Where is your favourite place to visit or spend time in Niagara?

Oh, how do you choose? Lakeside Park/Beach is definitely high up on the list, particularly for the sunsets. I also consistently enjoy hiking the Grimsby and Stoney Creek sections of the Bruce Trail, as well as the Welland Canals Parkway Trail.

How would others describe you? What are you known for?

I was recently described as a ‘human laugh track,’ which is to say I have an easy laugh. Almost any dad joke, pun, slip of the tongue, slight disaster or amusing anecdote will get a genuine giggle out of me. I’m also someone who doesn’t really do things halfway. If it matters to me, or I think something or someone is important, I won’t let it slide or let it go, and I’ll give it my all. I’m also probably known for my curly hair.

What’s the best advice you’ve ever received?

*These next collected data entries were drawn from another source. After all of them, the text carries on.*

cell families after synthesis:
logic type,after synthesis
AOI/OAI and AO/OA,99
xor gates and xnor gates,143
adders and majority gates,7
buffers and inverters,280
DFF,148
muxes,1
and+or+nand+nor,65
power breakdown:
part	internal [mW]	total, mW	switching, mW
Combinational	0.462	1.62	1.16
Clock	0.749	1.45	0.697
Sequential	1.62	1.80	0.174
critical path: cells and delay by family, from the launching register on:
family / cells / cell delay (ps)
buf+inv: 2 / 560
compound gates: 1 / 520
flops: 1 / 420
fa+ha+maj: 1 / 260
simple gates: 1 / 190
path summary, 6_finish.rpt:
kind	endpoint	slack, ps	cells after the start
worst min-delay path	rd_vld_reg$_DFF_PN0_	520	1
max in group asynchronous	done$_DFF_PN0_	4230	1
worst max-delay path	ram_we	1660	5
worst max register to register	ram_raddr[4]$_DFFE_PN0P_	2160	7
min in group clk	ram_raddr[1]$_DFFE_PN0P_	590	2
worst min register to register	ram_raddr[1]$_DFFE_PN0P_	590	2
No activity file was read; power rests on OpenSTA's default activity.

In my undergrad I was stressed about a mark in a French grammar course, and at the time the idea of not doing well in a class (or failing a class) felt world ending. My dad was trying to convince me that this, while unfortunate, was not a life-changing crisis, by sharing that he had to repeat a class during his engineering undergrad. He did this by simply stating, “sometimes you have to take heat and mass transfer twice.” The sentiment of the statement — that things don’t always go to plan or aren’t easy the first time, that everyone has stumbling blocks (even your dad, who seems to have it all together), or that not everything that seems big will have a lasting impact on your life — has always stuck with me (unlike the mark I finished with in that French grammar course).